▶ **WHAT YOU WILL DO**
Only the lines of the data holding the string "posedge" need to be returned.

▶ **STUDY MATERIAL**
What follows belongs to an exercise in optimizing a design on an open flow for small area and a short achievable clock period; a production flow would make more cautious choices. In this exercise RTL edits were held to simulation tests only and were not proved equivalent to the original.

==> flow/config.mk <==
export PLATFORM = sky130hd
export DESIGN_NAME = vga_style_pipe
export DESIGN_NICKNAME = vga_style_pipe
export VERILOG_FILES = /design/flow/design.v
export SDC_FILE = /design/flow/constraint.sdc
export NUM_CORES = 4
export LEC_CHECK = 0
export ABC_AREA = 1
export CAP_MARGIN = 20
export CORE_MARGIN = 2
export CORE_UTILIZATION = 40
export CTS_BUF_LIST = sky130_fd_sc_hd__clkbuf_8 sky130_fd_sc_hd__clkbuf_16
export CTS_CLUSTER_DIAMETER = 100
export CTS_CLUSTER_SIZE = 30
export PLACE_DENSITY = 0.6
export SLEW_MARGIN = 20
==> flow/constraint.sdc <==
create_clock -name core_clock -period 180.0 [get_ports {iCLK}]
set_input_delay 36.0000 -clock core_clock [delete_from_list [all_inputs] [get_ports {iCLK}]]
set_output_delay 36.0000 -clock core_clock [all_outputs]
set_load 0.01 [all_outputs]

---

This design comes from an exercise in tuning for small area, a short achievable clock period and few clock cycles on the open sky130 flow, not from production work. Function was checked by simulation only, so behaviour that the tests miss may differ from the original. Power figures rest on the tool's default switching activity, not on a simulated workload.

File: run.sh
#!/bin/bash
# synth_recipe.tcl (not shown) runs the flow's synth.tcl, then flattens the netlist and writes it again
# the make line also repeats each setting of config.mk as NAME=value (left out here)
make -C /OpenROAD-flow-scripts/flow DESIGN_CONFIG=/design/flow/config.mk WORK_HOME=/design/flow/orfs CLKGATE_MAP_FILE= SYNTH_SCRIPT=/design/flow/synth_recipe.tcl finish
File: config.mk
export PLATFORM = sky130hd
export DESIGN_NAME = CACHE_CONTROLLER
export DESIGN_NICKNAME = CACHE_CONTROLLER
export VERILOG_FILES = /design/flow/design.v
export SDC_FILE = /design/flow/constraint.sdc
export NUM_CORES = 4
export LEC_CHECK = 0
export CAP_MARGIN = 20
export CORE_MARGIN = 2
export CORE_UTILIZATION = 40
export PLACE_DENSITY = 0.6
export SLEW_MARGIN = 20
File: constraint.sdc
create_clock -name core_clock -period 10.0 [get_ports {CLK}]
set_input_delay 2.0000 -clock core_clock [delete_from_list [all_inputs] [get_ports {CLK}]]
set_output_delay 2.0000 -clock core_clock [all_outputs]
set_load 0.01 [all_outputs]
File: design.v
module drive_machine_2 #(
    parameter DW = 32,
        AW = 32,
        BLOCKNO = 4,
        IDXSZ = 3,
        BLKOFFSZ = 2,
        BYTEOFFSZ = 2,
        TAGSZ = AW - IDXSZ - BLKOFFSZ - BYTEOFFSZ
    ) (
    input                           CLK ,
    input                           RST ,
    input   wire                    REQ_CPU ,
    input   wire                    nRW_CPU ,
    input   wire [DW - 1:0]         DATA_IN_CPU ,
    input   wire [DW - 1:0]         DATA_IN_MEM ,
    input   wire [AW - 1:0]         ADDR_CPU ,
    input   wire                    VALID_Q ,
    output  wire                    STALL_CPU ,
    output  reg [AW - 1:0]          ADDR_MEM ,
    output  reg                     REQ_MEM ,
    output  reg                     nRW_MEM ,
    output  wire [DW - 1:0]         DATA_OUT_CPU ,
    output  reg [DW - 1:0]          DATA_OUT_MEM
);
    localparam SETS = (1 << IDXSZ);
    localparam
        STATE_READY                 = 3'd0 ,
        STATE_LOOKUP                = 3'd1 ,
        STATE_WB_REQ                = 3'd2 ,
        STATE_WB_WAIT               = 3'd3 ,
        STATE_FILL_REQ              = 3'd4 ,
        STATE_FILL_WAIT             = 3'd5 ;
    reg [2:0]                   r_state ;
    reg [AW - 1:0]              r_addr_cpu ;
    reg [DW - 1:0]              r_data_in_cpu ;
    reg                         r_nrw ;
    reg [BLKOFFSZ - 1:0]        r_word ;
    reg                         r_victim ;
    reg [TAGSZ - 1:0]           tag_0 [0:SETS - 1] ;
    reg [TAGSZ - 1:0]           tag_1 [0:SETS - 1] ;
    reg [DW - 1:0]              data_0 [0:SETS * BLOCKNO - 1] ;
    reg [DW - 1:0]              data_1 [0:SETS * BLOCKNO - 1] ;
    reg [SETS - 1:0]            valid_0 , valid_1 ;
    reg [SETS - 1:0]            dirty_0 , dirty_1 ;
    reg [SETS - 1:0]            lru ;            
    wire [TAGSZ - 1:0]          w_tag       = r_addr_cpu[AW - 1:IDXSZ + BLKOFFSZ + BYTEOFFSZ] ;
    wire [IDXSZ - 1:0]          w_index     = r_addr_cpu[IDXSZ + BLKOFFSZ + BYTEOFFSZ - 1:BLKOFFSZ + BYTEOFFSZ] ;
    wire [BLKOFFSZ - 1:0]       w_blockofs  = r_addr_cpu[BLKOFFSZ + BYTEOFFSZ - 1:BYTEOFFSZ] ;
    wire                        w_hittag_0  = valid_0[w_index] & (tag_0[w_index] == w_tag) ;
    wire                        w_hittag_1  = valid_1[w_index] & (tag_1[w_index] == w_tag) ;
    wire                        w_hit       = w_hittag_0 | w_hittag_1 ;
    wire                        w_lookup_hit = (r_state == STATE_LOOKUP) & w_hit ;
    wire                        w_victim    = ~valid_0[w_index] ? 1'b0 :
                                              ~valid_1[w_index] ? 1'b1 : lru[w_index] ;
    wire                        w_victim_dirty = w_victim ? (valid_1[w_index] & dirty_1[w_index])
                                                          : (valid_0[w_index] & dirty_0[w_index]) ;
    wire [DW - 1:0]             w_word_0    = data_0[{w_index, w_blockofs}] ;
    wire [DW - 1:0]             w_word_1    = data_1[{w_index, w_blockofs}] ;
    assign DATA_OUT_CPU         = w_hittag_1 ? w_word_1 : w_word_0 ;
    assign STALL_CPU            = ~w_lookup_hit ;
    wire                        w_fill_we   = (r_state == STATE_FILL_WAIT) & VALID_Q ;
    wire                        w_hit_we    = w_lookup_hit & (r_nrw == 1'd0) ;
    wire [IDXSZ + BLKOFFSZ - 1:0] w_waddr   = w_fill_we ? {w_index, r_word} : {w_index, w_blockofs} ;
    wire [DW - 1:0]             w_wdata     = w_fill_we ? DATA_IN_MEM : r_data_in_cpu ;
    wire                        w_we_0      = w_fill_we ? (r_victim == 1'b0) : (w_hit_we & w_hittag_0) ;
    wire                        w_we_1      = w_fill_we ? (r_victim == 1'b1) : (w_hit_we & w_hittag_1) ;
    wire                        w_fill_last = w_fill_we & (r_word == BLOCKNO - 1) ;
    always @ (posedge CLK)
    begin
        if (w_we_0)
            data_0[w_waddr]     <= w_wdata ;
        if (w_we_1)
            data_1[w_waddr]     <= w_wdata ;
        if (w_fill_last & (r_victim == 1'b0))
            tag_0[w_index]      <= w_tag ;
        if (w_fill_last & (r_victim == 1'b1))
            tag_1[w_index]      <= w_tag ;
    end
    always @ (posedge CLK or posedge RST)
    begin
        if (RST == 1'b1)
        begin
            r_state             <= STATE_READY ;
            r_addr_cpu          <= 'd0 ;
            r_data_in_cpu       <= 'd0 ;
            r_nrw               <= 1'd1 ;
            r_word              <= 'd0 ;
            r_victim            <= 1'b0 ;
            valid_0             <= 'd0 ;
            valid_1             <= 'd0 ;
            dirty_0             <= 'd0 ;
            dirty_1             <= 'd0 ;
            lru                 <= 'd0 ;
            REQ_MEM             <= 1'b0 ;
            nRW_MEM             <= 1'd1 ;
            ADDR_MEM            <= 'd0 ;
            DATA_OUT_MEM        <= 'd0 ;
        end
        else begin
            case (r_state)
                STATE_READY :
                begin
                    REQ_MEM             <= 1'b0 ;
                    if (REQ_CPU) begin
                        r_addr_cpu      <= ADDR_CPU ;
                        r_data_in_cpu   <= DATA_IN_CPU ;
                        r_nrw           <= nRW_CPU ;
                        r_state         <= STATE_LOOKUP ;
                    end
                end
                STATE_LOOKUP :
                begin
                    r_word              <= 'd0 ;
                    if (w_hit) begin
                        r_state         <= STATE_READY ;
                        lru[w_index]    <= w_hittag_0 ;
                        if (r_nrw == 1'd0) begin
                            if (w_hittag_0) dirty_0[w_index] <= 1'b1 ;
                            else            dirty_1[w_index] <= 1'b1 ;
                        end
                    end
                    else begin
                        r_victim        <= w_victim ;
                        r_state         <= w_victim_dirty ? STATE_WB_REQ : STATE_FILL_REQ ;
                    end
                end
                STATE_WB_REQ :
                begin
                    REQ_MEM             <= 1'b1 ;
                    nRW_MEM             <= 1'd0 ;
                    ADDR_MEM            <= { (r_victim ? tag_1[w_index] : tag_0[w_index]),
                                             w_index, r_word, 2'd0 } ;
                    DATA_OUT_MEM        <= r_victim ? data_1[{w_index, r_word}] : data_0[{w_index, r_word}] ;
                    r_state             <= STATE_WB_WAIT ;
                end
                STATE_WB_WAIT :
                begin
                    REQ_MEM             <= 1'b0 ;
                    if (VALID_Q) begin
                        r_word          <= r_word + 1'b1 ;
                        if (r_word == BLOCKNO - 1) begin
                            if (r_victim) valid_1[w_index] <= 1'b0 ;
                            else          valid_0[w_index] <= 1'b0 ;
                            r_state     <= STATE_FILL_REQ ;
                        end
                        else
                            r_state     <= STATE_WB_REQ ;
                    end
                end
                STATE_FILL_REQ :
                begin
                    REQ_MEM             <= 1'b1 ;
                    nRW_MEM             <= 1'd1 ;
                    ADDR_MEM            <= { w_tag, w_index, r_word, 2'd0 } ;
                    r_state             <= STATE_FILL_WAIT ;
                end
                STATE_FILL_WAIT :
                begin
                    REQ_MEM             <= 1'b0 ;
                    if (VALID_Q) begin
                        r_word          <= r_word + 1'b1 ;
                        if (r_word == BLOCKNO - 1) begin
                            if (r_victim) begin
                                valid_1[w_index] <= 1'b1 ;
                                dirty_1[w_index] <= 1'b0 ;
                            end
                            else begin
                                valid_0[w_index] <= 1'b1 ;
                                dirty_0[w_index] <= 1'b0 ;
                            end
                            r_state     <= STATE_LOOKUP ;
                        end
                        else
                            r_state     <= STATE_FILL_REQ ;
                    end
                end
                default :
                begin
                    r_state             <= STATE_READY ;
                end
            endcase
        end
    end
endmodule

▶ **EXERCISE ANSWER**
    always @ (posedge CLK)
    always @ (posedge CLK or posedge RST)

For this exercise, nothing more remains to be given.